→ **TASK GOAL**:
Among the records that follow, set down only the lines from the one containing "export PLATFORM = sky130hd" to the one containing "localparam logic [CFG_IDX_W-1:0] REG_DECAY_DECREMENT", both included, exactly.

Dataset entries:
--- START ---

[config.mk]
export PLATFORM = sky130hd
export DESIGN_NAME = presence_envelope_reward_top
export DESIGN_NICKNAME = d
export VERILOG_FILES = /design/src/per_pkg.sv /design/src/presence_envelope_reward_top.sv /design/src/per_mul.sv
export SDC_FILE = /design/constraint.sdc
export NUM_CORES = 1
export LEC_CHECK = 0
export BUFFER_PORTS_ARGS = -buffer_cell sky130_fd_sc_hd__buf_2
export CAP_MARGIN = 10
export CORE_MARGIN = 2
export CORE_UTILIZATION = 30
export DETAILED_ROUTE_END_ITERATION = 8
export GPL_ROUTABILITY_DRIVEN = 1
export PLACE_DENSITY_LB_ADDON = 0.25
export SYNTH_ARGS = -nofsm -noshare
export SYNTH_HDL_FRONTEND = slang
export SYNTH_SLANG_ARGS = --single-unit
[constraint.sdc]
create_clock -name aclk -period 18.7 [get_ports aclk]
set_input_delay 2.805 -clock aclk [delete_from_list [all_inputs] [get_ports aclk]]
set_output_delay 2.805 -clock aclk [all_outputs]
set_load 0.01 [all_outputs]
[src/per_pkg.sv]
// Package for presence_envelope_reward: sequencer state type, register
// indexes and Q1.15 constants. No dependencies.
`default_nettype none
package per_pkg;

    localparam int unsigned Q_W = 16;
    localparam logic [Q_W-1:0] Q_ONE = 16'h8000;

    localparam int unsigned CFG_IDX_W = 8;
    localparam int unsigned CFG_DATA_W = 16;

    // configuration register indexes
    localparam logic [CFG_IDX_W-1:0] REG_ATTACK_STEPS     = 8'd0;
    localparam logic [CFG_IDX_W-1:0] REG_HOLD_STEPS       = 8'd1;
    localparam logic [CFG_IDX_W-1:0] REG_ATTACK_INCREMENT = 8'd2;
    localparam logic [CFG_IDX_W-1:0] REG_DECAY_DECREMENT  = 8'd3;
    localparam logic [CFG_IDX_W-1:0] REG_MISS_LIMIT       = 8'd4;
    localparam logic [CFG_IDX_W-1:0] REG_SOUND_THRESHOLD  = 8'd5;
    localparam logic [CFG_IDX_W-1:0] REG_PRESENCE_WEIGHT  = 8'd6;
    localparam logic [CFG_IDX_W-1:0] REG_SOUND_WEIGHT     = 8'd7;

    typedef enum logic [2:0] {
        ST_IDLE,
        ST_ENV,
        ST_SND,
        ST_FACE,
        ST_SUM
    } state_t;

endpackage
`default_nettype wire

[src/presence_envelope_reward_top.sv]
// Presence envelope reward. Each input transaction is one timestep: a presence
// bit and an optional Q1.15 sound level (32768 = 1.0). The block keeps a run
// counter of presence steps (cleared once more than miss_limit steps in a row
// are missed), drives an attack/hold/decay envelope clamped to 0..1.0 from it,
// maps sound to a reward (squared at or below threshold, 1.0 above), and
// returns the weighted sum saturated at 1.0 together with the new envelope.
// One registered 16x16 multiplier is shared over the three products under a
// small sequencer: after acceptance an item passes through the envelope update
// and one step per product before the next item can be accepted; the last step
// waits while the output register holds a result that m_tready has not taken.
// Configuration writes are always taken; write only while the block is idle.
// Depends on per_pkg and per_mul.
`default_nettype none
module presence_envelope_reward_top #(
    parameter int unsigned COUNT_WIDTH = 16
) (
    input  wire logic        aclk,
    input  wire logic        aresetn,
    // input stream
    input  wire logic        s_tvalid,
    output logic             s_tready,
    input  wire logic [23:0] s_tdata,   // [0] presence_seen, [16:1] sound_level, zero pad
    input  wire logic        s_tuser,   // [0] sound_valid
    // result stream
    output logic             m_tvalid,
    input  wire logic        m_tready,
    output logic      [31:0] m_tdata,   // [15:0] total_reward, [31:16] envelope_level
    // configuration writes
    input  wire logic                             cfg_valid,
    output logic                                  cfg_ready,
    input  wire logic [per_pkg::CFG_IDX_W-1:0]    cfg_index,
    input  wire logic [per_pkg::CFG_DATA_W-1:0]   cfg_data
);

    localparam int unsigned QW = per_pkg::Q_W;
    // compare width for run count against attack + hold (9-bit sum)
    localparam int unsigned CMP_W = (COUNT_WIDTH > 9) ? COUNT_WIDTH : 9;
    localparam logic [COUNT_WIDTH-1:0] COUNT_MAX = {COUNT_WIDTH{1'b1}};

    // ---------------- configuration registers ----------------
    logic [7:0]    attack_steps_reg;
    logic [7:0]    hold_steps_reg;
    logic [QW-1:0] attack_increment_reg;
    logic [QW-1:0] decay_decrement_reg;
    logic [7:0]    miss_limit_reg;
    logic [QW-1:0] sound_threshold_reg;
    logic [QW-1:0] presence_weight_reg;
    logic [QW-1:0] sound_weight_reg;

    assign cfg_ready = 1'b1;

    always_ff @(posedge aclk) begin
        if (!aresetn) begin
            attack_steps_reg     <= 8'd4;
            hold_steps_reg       <= 8'd2;
            attack_increment_reg <= 16'd8192;
            decay_decrement_reg  <= 16'd1820;
            miss_limit_reg       <= 8'd3;
            sound_threshold_reg  <= 16'd21955;
            presence_weight_reg  <= 16'd24576;
            sound_weight_reg     <= 16'd24576;
        end else if (cfg_valid && cfg_ready) begin
            // unknown indexes are dropped
            if (cfg_index == per_pkg::REG_ATTACK_STEPS)     attack_steps_reg <= cfg_data[7:0];
            if (cfg_index == per_pkg::REG_HOLD_STEPS)       hold_steps_reg <= cfg_data[7:0];
            if (cfg_index == per_pkg::REG_ATTACK_INCREMENT) attack_increment_reg <= cfg_data;
            if (cfg_index == per_pkg::REG_DECAY_DECREMENT)  decay_decrement_reg <= cfg_data;
            if (cfg_index == per_pkg::REG_MISS_LIMIT)       miss_limit_reg <= cfg_data[7:0];
            if (cfg_index == per_pkg::REG_SOUND_THRESHOLD)  sound_threshold_reg <= cfg_data;
            if (cfg_index == per_pkg::REG_PRESENCE_WEIGHT)  presence_weight_reg <= cfg_data;
            if (cfg_index == per_pkg::REG_SOUND_WEIGHT)     sound_weight_reg <= cfg_data;
        end
    end

    // ---------------- state ----------------
    per_pkg::state_t          state_reg, state_next;
    logic [COUNT_WIDTH-1:0]   run_count_reg, run_count_next;
    logic [7:0]               miss_count_reg, miss_count_next;
    logic [QW-1:0]            envelope_reg, envelope_next;
    logic [QW-1:0]            level_reg, level_next;    // sound level, 0 when not valid
    logic [QW-1:0]            snd_reg, snd_next;        // sound reward, <= 1.0
    logic [QW:0]              face_reg, face_next;      // weighted envelope
    logic                     m_valid_reg, m_valid_next;
    logic [31:0]              m_data_reg, m_data_next;

    // shared multiplier
    logic [QW-1:0]   mul_a, mul_b;
    logic [2*QW-1:0] mul_p;
    logic [QW:0]     prod_q;   // product >> 15

    per_mul u_mul (
        .aclk  (aclk),
        .a     (mul_a),
        .b     (mul_b),
        .p_reg (mul_p)
    );

    assign prod_q = mul_p[2*QW-1:QW-1];

    // envelope helpers
    logic [CMP_W-1:0] run_ext, attack_ext, hold_end_ext;
    logic [QW:0]      rise_sum;
    logic [QW-1:0]    rise_val, fall_val;
    logic [QW+1:0]    total_sum;
    logic             out_free;

    assign run_ext      = CMP_W'(run_count_reg);
    assign attack_ext   = CMP_W'(attack_steps_reg);
    assign hold_end_ext = CMP_W'({1'b0, attack_steps_reg} + {1'b0, hold_steps_reg});
    assign rise_sum     = {1'b0, envelope_reg} + {1'b0, attack_increment_reg};
    assign rise_val     = (rise_sum > {1'b0, per_pkg::Q_ONE}) ? per_pkg::Q_ONE
                                                              : rise_sum[QW-1:0];
    assign fall_val     = (envelope_reg > decay_decrement_reg)
                          ? (envelope_reg - decay_decrement_reg) : '0;
    assign total_sum    = {1'b0, face_reg} + {1'b0, prod_q};
    assign out_free     = !m_valid_reg || m_tready;

    always_comb begin
        state_next      = state_reg;
        run_count_next  = run_count_reg;
        miss_count_next = miss_count_reg;
        envelope_next   = envelope_reg;
        level_next      = level_reg;
        snd_next        = snd_reg;
        face_next       = face_reg;
        m_valid_next    = m_valid_reg && !m_tready;
        m_data_next     = m_data_reg;
        s_tready        = 1'b0;
        mul_a           = snd_reg;
        mul_b           = sound_weight_reg;

        unique case (state_reg)
            per_pkg::ST_IDLE: begin
                s_tready = 1'b1;
                if (s_tvalid) begin
                    level_next = s_tuser ? s_tdata[16:1] : '0;
                    if (s_tdata[0]) begin
                        if (run_count_reg != COUNT_MAX) run_count_next = run_count_reg + 1'b1;
                        miss_count_next = '0;
                    end else if (miss_count_reg >= miss_limit_reg) begin
                        run_count_next  = '0;
                        miss_count_next = '0;
                    end else if (miss_count_reg != 8'hFF) begin
                        miss_count_next = miss_count_reg + 1'b1;
                    end
                    state_next = per_pkg::ST_ENV;
                end
            end
            per_pkg::ST_ENV: begin
                // envelope from the updated run count; start level squared
                priority if (run_count_reg == '0)    envelope_next = fall_val;
                else if (run_ext < attack_ext)       envelope_next = rise_val;
                else if (run_ext < hold_end_ext)     envelope_next = per_pkg::Q_ONE;
                else                                 envelope_next = fall_val;
                mul_a      = level_reg;
                mul_b      = level_reg;
                state_next = per_pkg::ST_SND;
            end
            per_pkg::ST_SND: begin
                if (level_reg > sound_threshold_reg)      snd_next = per_pkg::Q_ONE;
                else if (prod_q > {1'b0, per_pkg::Q_ONE}) snd_next = per_pkg::Q_ONE;
                else                                      snd_next = prod_q[QW-1:0];
                mul_a      = envelope_reg;
                mul_b      = presence_weight_reg;
                state_next = per_pkg::ST_FACE;
            end
            per_pkg::ST_FACE: begin
                face_next  = prod_q;
                state_next = per_pkg::ST_SUM;
            end
            per_pkg::ST_SUM: begin
                // operands held, so the product stays put while the output is busy
                if (out_free) begin
                    m_valid_next = 1'b1;
                    m_data_next[QW-1:0] = (total_sum > {2'b00, per_pkg::Q_ONE})
                                          ? per_pkg::Q_ONE : total_sum[QW-1:0];
                    m_data_next[2*QW-1:QW] = envelope_reg;
                    state_next = per_pkg::ST_IDLE;
                end
            end
            default: state_next = per_pkg::ST_IDLE;
        endcase
    end

    always_ff @(posedge aclk) begin
        if (!aresetn) begin
            state_reg      <= per_pkg::ST_IDLE;
            run_count_reg  <= '0;
            miss_count_reg <= '0;
            envelope_reg   <= '0;
            m_valid_reg    <= 1'b0;
        end else begin
            state_reg      <= state_next;
            run_count_reg  <= run_count_next;
            miss_count_reg <= miss_count_next;
            envelope_reg   <= envelope_next;
            m_valid_reg    <= m_valid_next;
        end
    end

    always_ff @(posedge aclk) begin
        level_reg  <= level_next;
        snd_reg    <= snd_next;
        face_reg   <= face_next;
        m_data_reg <= m_data_next;
    end

    assign m_tvalid = m_valid_reg;
    assign m_tdata  = m_data_reg;

    // ---------------- assertions ----------------
    // a new result only comes out of the final sequencer step
    a_result_from_sum: assert property (@(posedge aclk) disable iff (!aresetn)
        $rose(m_tvalid) |-> $past(state_reg == per_pkg::ST_SUM))
        else $error("result appeared outside the sum step");

    // both outputs stay within 0..1.0
    a_out_range: assert property (@(posedge aclk) disable iff (!aresetn)
        m_tvalid |-> (m_tdata[15:0] <= per_pkg::Q_ONE && m_tdata[31:16] <= per_pkg::Q_ONE))
        else $error("result above 1.0");

    // an accepted item always enters the envelope step next
    a_accept_seq: assert property (@(posedge aclk) disable iff (!aresetn)
        (s_tvalid && s_tready) |=> (state_reg == per_pkg::ST_ENV))
        else $error("accepted item did not start the sequence");

    // envelope register never leaves its clamp range
    a_env_range: assert property (@(posedge aclk) disable iff (!aresetn)
        envelope_reg <= per_pkg::Q_ONE)
        else $error("envelope above 1.0");

endmodule
`default_nettype wire

[src/per_mul.sv]
// Shared 16x16 unsigned multiplier with a registered product.
// Uses per_pkg for the operand width.
`default_nettype none
module per_mul (
    input  wire logic                         aclk,
    input  wire logic [per_pkg::Q_W-1:0]      a,
    input  wire logic [per_pkg::Q_W-1:0]      b,
    output logic      [2*per_pkg::Q_W-1:0]    p_reg
);

    always_ff @(posedge aclk) begin
        p_reg <= a * b;
    end

endmodule
`default_nettype wire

--- END ---

→ **ANSWER SECTION**:
export PLATFORM = sky130hd
export DESIGN_NAME = presence_envelope_reward_top
export DESIGN_NICKNAME = d
export VERILOG_FILES = /design/src/per_pkg.sv /design/src/presence_envelope_reward_top.sv /design/src/per_mul.sv
export SDC_FILE = /design/constraint.sdc
export NUM_CORES = 1
export LEC_CHECK = 0
export BUFFER_PORTS_ARGS = -buffer_cell sky130_fd_sc_hd__buf_2
export CAP_MARGIN = 10
export CORE_MARGIN = 2
export CORE_UTILIZATION = 30
export DETAILED_ROUTE_END_ITERATION = 8
export GPL_ROUTABILITY_DRIVEN = 1
export PLACE_DENSITY_LB_ADDON = 0.25
export SYNTH_ARGS = -nofsm -noshare
export SYNTH_HDL_FRONTEND = slang
export SYNTH_SLANG_ARGS = --single-unit
[constraint.sdc]
create_clock -name aclk -period 18.7 [get_ports aclk]
set_input_delay 2.805 -clock aclk [delete_from_list [all_inputs] [get_ports aclk]]
set_output_delay 2.805 -clock aclk [all_outputs]
set_load 0.01 [all_outputs]
[src/per_pkg.sv]
// Package for presence_envelope_reward: sequencer state type, register
// indexes and Q1.15 constants. No dependencies.
`default_nettype none
package per_pkg;

    localparam int unsigned Q_W = 16;
    localparam logic [Q_W-1:0] Q_ONE = 16'h8000;

    localparam int unsigned CFG_IDX_W = 8;
    localparam int unsigned CFG_DATA_W = 16;

    // configuration register indexes
    localparam logic [CFG_IDX_W-1:0] REG_ATTACK_STEPS     = 8'd0;
    localparam logic [CFG_IDX_W-1:0] REG_HOLD_STEPS       = 8'd1;
    localparam logic [CFG_IDX_W-1:0] REG_ATTACK_INCREMENT = 8'd2;
    localparam logic [CFG_IDX_W-1:0] REG_DECAY_DECREMENT  = 8'd3;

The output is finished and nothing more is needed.